(Source records)
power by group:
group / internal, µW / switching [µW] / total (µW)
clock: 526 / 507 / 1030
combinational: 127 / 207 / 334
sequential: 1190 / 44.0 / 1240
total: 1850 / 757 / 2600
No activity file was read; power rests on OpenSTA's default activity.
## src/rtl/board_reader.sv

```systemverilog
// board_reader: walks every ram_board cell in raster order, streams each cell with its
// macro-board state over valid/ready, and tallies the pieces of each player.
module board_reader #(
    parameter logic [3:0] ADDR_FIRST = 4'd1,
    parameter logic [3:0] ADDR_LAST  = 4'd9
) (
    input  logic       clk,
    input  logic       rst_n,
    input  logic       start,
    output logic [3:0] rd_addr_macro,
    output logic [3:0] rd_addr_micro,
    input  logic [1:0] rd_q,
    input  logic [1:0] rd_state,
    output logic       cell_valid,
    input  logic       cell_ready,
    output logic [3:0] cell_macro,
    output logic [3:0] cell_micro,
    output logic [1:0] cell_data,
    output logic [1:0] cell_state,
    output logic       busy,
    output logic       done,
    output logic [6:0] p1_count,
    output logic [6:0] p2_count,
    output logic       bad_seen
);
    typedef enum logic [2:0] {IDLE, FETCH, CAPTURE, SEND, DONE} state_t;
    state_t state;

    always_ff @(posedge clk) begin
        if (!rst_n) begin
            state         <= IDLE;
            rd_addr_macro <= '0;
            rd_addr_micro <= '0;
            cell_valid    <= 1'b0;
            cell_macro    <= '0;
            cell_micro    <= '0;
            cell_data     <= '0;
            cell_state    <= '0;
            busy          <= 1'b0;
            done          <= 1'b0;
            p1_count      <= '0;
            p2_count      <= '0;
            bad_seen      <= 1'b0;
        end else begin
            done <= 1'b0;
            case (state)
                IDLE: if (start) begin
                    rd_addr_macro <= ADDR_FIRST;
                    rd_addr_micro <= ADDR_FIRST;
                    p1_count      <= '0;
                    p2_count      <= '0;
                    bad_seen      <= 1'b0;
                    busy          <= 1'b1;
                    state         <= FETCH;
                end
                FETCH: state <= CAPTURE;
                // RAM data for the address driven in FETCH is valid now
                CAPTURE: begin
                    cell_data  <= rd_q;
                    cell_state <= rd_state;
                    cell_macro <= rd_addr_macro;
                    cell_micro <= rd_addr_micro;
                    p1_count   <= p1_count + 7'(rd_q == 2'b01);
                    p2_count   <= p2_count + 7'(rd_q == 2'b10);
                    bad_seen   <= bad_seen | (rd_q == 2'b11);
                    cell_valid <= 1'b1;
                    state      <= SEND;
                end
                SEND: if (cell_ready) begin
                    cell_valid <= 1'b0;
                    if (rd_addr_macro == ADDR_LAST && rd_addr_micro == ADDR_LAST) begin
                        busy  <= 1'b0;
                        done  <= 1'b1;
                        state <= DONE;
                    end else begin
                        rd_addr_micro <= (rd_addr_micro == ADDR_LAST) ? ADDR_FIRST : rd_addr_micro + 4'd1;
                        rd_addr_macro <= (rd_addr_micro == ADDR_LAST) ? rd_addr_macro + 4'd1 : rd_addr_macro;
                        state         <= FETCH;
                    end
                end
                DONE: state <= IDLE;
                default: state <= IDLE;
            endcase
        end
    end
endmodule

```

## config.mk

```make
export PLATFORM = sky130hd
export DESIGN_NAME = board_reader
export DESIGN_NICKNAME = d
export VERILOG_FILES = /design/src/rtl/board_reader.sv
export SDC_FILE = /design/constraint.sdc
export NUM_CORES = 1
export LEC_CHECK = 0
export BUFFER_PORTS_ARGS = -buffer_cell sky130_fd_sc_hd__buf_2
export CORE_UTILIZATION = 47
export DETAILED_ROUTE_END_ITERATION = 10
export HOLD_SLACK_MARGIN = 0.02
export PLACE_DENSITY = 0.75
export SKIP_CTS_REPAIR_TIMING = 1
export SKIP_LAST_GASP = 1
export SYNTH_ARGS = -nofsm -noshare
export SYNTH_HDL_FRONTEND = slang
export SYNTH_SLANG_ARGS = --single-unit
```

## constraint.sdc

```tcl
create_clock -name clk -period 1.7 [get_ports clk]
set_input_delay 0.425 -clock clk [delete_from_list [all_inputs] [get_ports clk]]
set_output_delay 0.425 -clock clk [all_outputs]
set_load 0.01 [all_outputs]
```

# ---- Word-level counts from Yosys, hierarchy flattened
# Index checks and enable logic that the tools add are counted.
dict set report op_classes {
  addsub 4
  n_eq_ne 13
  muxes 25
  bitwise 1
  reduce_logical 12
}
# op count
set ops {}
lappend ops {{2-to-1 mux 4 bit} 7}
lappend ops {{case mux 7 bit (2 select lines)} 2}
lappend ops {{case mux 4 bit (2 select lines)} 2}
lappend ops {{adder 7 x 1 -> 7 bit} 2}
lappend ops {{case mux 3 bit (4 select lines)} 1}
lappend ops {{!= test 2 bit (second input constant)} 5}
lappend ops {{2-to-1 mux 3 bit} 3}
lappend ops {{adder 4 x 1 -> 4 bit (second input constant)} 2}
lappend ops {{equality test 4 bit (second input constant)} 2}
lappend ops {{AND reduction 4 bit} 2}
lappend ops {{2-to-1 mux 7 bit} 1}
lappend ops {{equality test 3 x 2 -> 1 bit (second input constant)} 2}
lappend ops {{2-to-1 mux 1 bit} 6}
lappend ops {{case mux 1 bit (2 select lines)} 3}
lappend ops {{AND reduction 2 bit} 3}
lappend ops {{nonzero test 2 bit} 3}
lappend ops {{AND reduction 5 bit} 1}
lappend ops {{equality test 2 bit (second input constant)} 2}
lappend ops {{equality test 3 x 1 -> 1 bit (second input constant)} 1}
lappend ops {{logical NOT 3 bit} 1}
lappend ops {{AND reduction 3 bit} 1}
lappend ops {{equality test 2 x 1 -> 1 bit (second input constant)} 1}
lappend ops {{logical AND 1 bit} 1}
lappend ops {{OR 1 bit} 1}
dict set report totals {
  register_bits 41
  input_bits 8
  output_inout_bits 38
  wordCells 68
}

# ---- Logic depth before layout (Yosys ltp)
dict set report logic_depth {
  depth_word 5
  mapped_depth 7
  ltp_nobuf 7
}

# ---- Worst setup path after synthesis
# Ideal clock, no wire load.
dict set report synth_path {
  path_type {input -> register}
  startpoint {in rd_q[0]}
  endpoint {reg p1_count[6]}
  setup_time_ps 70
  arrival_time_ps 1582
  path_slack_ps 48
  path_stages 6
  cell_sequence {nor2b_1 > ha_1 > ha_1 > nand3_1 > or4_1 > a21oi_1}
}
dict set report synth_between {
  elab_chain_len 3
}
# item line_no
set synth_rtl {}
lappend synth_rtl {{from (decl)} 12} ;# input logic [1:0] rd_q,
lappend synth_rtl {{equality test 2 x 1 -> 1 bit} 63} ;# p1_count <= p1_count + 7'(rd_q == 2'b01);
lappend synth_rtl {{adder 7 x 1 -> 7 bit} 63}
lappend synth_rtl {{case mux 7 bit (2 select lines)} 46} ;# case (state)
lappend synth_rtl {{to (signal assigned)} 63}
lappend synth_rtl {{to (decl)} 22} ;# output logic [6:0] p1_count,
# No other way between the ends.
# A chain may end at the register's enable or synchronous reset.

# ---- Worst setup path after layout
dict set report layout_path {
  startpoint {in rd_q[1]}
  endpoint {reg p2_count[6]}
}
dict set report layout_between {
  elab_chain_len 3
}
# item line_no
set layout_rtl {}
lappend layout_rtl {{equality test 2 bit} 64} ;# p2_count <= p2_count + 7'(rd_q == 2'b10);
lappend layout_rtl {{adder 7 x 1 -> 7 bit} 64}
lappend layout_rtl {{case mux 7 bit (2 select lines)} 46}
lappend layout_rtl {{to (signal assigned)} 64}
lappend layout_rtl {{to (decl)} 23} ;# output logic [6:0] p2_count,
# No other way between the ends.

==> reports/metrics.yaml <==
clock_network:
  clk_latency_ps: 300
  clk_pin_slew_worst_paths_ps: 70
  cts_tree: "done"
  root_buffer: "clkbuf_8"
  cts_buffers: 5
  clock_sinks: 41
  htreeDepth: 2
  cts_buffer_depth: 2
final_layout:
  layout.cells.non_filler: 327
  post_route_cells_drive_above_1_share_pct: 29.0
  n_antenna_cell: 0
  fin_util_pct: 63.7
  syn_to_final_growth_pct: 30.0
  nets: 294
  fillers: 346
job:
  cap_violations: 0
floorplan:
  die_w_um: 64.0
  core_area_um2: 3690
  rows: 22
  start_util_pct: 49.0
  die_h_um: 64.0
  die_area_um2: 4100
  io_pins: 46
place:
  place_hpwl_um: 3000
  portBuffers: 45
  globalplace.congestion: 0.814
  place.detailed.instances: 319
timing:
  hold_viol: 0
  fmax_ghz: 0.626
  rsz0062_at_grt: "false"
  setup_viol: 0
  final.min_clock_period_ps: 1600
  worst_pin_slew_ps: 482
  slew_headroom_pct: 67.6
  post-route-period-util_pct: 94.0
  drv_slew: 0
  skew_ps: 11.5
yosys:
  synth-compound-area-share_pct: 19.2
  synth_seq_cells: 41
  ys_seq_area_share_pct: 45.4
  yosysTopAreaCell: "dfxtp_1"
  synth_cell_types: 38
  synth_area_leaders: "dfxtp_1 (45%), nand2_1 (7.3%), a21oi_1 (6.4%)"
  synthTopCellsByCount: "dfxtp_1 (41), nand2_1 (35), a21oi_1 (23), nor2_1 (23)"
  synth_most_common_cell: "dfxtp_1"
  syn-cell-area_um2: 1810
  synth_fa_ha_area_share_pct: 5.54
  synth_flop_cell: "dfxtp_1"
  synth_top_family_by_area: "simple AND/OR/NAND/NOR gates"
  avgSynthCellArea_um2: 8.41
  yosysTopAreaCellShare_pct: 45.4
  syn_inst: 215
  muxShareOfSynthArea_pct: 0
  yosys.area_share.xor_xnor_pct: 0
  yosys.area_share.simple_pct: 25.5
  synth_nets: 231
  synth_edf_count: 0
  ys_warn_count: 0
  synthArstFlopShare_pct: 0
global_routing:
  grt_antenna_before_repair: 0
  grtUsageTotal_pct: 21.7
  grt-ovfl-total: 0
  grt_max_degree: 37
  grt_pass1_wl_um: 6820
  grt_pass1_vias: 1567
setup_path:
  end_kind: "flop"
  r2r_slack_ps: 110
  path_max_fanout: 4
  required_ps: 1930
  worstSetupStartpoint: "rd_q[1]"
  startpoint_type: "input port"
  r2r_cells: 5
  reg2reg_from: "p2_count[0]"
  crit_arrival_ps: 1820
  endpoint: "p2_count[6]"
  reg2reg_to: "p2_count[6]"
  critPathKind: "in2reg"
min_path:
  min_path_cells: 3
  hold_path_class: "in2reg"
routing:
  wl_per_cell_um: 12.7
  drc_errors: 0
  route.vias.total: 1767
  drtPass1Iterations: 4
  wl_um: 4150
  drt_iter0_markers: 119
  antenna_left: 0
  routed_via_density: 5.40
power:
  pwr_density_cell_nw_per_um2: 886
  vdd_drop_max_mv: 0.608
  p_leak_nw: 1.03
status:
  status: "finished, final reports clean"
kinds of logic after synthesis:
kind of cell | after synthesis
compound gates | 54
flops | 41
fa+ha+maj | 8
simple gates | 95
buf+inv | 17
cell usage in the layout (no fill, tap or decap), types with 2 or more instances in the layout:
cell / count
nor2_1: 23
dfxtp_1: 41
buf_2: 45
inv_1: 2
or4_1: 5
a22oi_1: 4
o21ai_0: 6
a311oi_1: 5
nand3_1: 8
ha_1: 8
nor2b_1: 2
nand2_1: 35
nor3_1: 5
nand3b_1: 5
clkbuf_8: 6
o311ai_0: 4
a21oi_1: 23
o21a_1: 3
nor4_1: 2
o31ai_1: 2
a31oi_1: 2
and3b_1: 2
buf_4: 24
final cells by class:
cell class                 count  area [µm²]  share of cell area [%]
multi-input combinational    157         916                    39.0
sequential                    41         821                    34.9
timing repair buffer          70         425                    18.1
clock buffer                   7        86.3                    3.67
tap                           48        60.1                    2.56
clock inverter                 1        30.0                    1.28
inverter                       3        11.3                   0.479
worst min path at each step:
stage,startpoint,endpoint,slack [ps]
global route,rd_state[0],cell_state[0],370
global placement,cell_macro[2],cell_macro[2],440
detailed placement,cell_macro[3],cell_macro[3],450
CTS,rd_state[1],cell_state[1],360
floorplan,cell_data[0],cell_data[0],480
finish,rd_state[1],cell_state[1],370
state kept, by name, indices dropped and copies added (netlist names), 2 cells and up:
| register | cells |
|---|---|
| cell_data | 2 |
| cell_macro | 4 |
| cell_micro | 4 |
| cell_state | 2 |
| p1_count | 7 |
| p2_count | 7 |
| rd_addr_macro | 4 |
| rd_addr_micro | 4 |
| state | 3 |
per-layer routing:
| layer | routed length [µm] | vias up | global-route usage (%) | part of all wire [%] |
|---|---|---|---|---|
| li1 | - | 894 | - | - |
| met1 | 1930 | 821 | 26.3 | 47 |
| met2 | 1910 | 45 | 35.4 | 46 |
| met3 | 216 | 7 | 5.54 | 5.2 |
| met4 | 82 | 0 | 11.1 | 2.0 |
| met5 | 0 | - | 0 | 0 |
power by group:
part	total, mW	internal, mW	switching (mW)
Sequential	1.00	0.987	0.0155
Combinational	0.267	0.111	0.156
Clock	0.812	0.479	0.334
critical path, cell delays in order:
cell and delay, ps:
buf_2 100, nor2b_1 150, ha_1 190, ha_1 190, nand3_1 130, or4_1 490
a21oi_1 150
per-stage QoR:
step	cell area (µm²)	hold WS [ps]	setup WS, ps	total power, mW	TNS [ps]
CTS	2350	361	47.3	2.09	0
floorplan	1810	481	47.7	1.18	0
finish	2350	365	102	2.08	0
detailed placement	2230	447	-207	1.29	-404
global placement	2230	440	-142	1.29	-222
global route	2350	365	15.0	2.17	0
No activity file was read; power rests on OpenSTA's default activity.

WORK ITEM
Look through the data above for the string "dict" and copy every line where it appears.

TASK OUTPUT
dict set report op_classes {
dict set report totals {
dict set report logic_depth {
dict set report synth_path {
dict set report synth_between {
dict set report layout_path {
dict set report layout_between {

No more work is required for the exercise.